試験背景/目的 心房細動(AF)患者の脳卒中予防薬として,第Xa因子を直接的・選択的に阻害する新規薬剤リバロキサバンが開発された。本薬剤の半減期は5~13時間であり,その1/3は腎にて直接排泄され,残りの2/3はCYP450による代謝を受ける。また,凝固モニタリングを必要としない1日1回投与の薬剤であり,過去の臨床試験では,深部静脈塞栓症や肺塞栓症における有用性が認められている。本研究は,AF患者を対象に,リバロキサバンの脳卒中などの全身性塞栓症予防効果について現行薬ワルファリンと比較した,二重盲検ランダム化比較試験である。

一次エンドポイントは,脳卒中または非中枢神経系全身性塞栓症。
非劣性についてはon-treatment解析。
優越性についてはon-treatment解析実施後にintention-to-treat解析。

11月15日のLate–Breaking Clinical Trialsにおいて,Kenneth W. Mahaffey氏(Duke Univ, Durham, NC)がこの試験の結果を発表した。

試験プロトコール ROCKET AF試験には,45ヵ国,1,178施設が参加。対象は,リスク因子(うっ血性心不全[CHF],高血圧,75歳以上,糖尿病)を三つ以上有するAF患者,あるいは脳卒中・一過性脳虚血発作(TIA)・全身性塞栓症の既往例でリスク因子を二つ以上有するAF患者。

リバロキサバン群(7,131例。20mg/日を投与。ただしクレアチニンクリアランスが30~49mL/分の患者には15mg/日を投与)とワルファリン群(7,133例)にランダム割付けし,二重盲検下(ダブルダミー)にて検討。

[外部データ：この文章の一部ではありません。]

File: src/rtl/core/median3_sensor_fault_filter.sv
// ----------------------------------------------------------------------------
// median3_sensor_fault_filter
// path: input register, then result register, from input transaction to result transaction
// throughput: one event per clock without output stall, set by window and counter update
// reset: asynchronous active low, empties the window, clears counters, restores registers
// ----------------------------------------------------------------------------
module median3_sensor_fault_filter
(
    input  logic                              clk,
    input  logic                              rst_n,
    // configuration
    input  logic                              cfg_we,
    input  logic [m3sf_pkg::CFG_IDX_W-1:0]    cfg_index,
    input  logic [m3sf_pkg::CFG_W-1:0]        cfg_data,
    // event input
    input  logic                              s_axis_tvalid,
    output logic                              s_axis_tready,
    input  logic [15:0]                       s_axis_tdata,  // [15:0] distance
    input  logic                              s_axis_tuser,  // [0] operation
    // result output
    output logic                              m_axis_tvalid,
    input  logic                              m_axis_tready,
    output logic [15:0]                       m_axis_tdata,  // [15:0] filtered_distance
    output logic                              m_axis_tuser   // [0] status
);

    // configuration registers
    m3sf_pkg::count_t threshold_reg;
    m3sf_pkg::count_t recovery_reg;
    m3sf_pkg::dist_t  unknown_reg;

    // input stage
    logic             in_valid_reg;
    m3sf_pkg::op_t    in_op_reg;
    m3sf_pkg::dist_t  in_dist_reg;

    // result stage
    logic             out_valid_reg;
    logic             out_status_reg;
    m3sf_pkg::dist_t  out_dist_reg;

    // filter state
    m3sf_pkg::dist_t  win_reg [3];
    m3sf_pkg::dist_t  win_next [3];
    logic             filled_reg;
    logic             filled_next;
    m3sf_pkg::slot_t  slot_reg;
    m3sf_pkg::slot_t  slot_next;
    logic             fault_reg;
    logic             fault_next;
    m3sf_pkg::count_t fault_run_reg;
    m3sf_pkg::count_t fault_run_next;
    m3sf_pkg::count_t valid_run_reg;
    m3sf_pkg::count_t valid_run_next;
    m3sf_pkg::dist_t  last_median_reg;
    m3sf_pkg::dist_t  last_median_next;

    m3sf_pkg::dist_t  median;
    m3sf_pkg::count_t fault_run_inc;
    m3sf_pkg::count_t valid_run_inc;
    m3sf_pkg::dist_t  result_dist;
    logic             advance;
    logic             fire;

    assign advance       = !out_valid_reg || m_axis_tready;
    assign fire          = in_valid_reg && advance;
    assign s_axis_tready = !in_valid_reg || advance;

    assign m_axis_tvalid = out_valid_reg;
    assign m_axis_tdata  = out_dist_reg;
    assign m_axis_tuser  = out_status_reg;

    // configuration write
    always_ff @(posedge clk or negedge rst_n)
    begin
        if (!rst_n)
        begin
            threshold_reg <= m3sf_pkg::THRESHOLD_RESET;
            recovery_reg  <= m3sf_pkg::RECOVERY_RESET;
            unknown_reg   <= m3sf_pkg::UNKNOWN_RESET;
        end
        else if (cfg_we)
        begin
            unique case (m3sf_pkg::cfg_idx_t'(cfg_index))
                m3sf_pkg::CFG_FAULT_THRESHOLD:
                begin
                    threshold_reg <= cfg_data[m3sf_pkg::COUNT_W-1:0];
                end
                m3sf_pkg::CFG_RECOVERY_COUNT:
                begin
                    recovery_reg <= cfg_data[m3sf_pkg::COUNT_W-1:0];
                end
                m3sf_pkg::CFG_UNKNOWN_DISTANCE:
                begin
                    unknown_reg <= cfg_data;
                end
                default:
                begin
                end
            endcase
        end
    end

    // input register
    always_ff @(posedge clk or negedge rst_n)
    begin
        if (!rst_n)
        begin
            in_valid_reg <= 1'b0;
        end
        else if (s_axis_tready)
        begin
            in_valid_reg <= s_axis_tvalid;
        end
    end

    always_ff @(posedge clk)
    begin
        if (s_axis_tready && s_axis_tvalid)
        begin
            in_op_reg   <= m3sf_pkg::op_t'(s_axis_tuser);
            in_dist_reg <= s_axis_tdata;
        end
    end

    // window after this sample
    always_comb
    begin
        win_next[0] = win_reg[0];
        win_next[1] = win_reg[1];
        win_next[2] = win_reg[2];
        if (!filled_reg)
        begin
            win_next[0] = in_dist_reg;
            win_next[1] = in_dist_reg;
            win_next[2] = in_dist_reg;
        end
        else
        begin
            case (slot_reg)
                2'd0:    win_next[0] = in_dist_reg;
                2'd1:    win_next[1] = in_dist_reg;
                default: win_next[2] = in_dist_reg;
            endcase
        end
    end

    m3sf_median3 u_median3
    (
        .a      (win_next[0]),
        .b      (win_next[1]),
        .c      (win_next[2]),
        .median (median)
    );

    assign fault_run_inc = (fault_run_reg == m3sf_pkg::SAT_LIMIT) ?
                           fault_run_reg : fault_run_reg + 8'd1;
    assign valid_run_inc = (valid_run_reg == m3sf_pkg::SAT_LIMIT) ?
                           valid_run_reg : valid_run_reg + 8'd1;

    // state update for one event
    always_comb
    begin
        filled_next      = filled_reg;
        slot_next        = slot_reg;
        fault_next       = fault_reg;
        fault_run_next   = fault_run_reg;
        valid_run_next   = valid_run_reg;
        last_median_next = last_median_reg;
        if (in_op_reg == m3sf_pkg::OP_SAMPLE)
        begin
            fault_run_next   = '0;
            filled_next      = 1'b1;
            last_median_next = median;
            if (filled_reg)
            begin
                slot_next = (slot_reg == m3sf_pkg::LAST_SLOT) ? 2'd0 : slot_reg + 2'd1;
            end
            if (fault_reg)
            begin
                if (valid_run_inc >= recovery_reg)
                begin
                    fault_next     = 1'b0;
                    valid_run_next = '0;
                end
                else
                begin
                    valid_run_next = valid_run_inc;
                end
            end
        end
        else
        begin
            valid_run_next = '0;
            fault_run_next = fault_run_inc;
            if (fault_run_inc >= threshold_reg)
            begin
                fault_next       = 1'b1;
                filled_next      = 1'b0;
                slot_next        = '0;
                last_median_next = unknown_reg;
            end
        end
        result_dist = fault_next ? unknown_reg : last_median_next;
    end

    always_ff @(posedge clk or negedge rst_n)
    begin
        if (!rst_n)
        begin
            win_reg[0]      <= '0;
            win_reg[1]      <= '0;
            win_reg[2]      <= '0;
            filled_reg      <= 1'b0;
            slot_reg        <= '0;
            fault_reg       <= 1'b0;
            fault_run_reg   <= '0;
            valid_run_reg   <= '0;
            last_median_reg <= m3sf_pkg::UNKNOWN_RESET;
        end
        else if (fire)
        begin
            if (in_op_reg == m3sf_pkg::OP_SAMPLE)
            begin
                win_reg[0] <= win_next[0];
                win_reg[1] <= win_next[1];
                win_reg[2] <= win_next[2];
            end
            filled_reg      <= filled_next;
            slot_reg        <= slot_next;
            fault_reg       <= fault_next;
            fault_run_reg   <= fault_run_next;
            valid_run_reg   <= valid_run_next;
            last_median_reg <= last_median_next;
        end
    end

    // result register
    always_ff @(posedge clk or negedge rst_n)
    begin
        if (!rst_n)
        begin
            out_valid_reg <= 1'b0;
        end
        else if (advance)
        begin
            out_valid_reg <= in_valid_reg;
        end
    end

    always_ff @(posedge clk)
    begin
        if (fire)
        begin
            out_status_reg <= fault_next;
            out_dist_reg   <= result_dist;
        end
    end

endmodule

目標INRは2.5。

試験結果 患者背景は,平均年齢はリバロキサバン群73歳,ワルファリン群73歳,女性40%,40%,白人/黒人/アジア人 83/1/13%,83/1/13%,クレアチニンクリアランス30~50mL/分 21%,21%,平均CHADS2スコア3.48,3.46,ビタミンK拮抗薬の使用歴62%,63%,CHF 63%,62%,高血圧90%,91%,糖尿病40%,39%,脳卒中/TIA/塞栓症の既往55%,55%,心筋梗塞の既往17%,18%。

非劣性に関する解析の結果,一次エンドポイント発生率はリバロキサバン群1.71/100人・年,ワルファリン群2.16/100人・年であり(ハザード比[HR]0.79,95%信頼区間[CI]0.66~0.96),リバロキサバンのワルファリンに対する非劣性が認められた(非劣性P<0.001)。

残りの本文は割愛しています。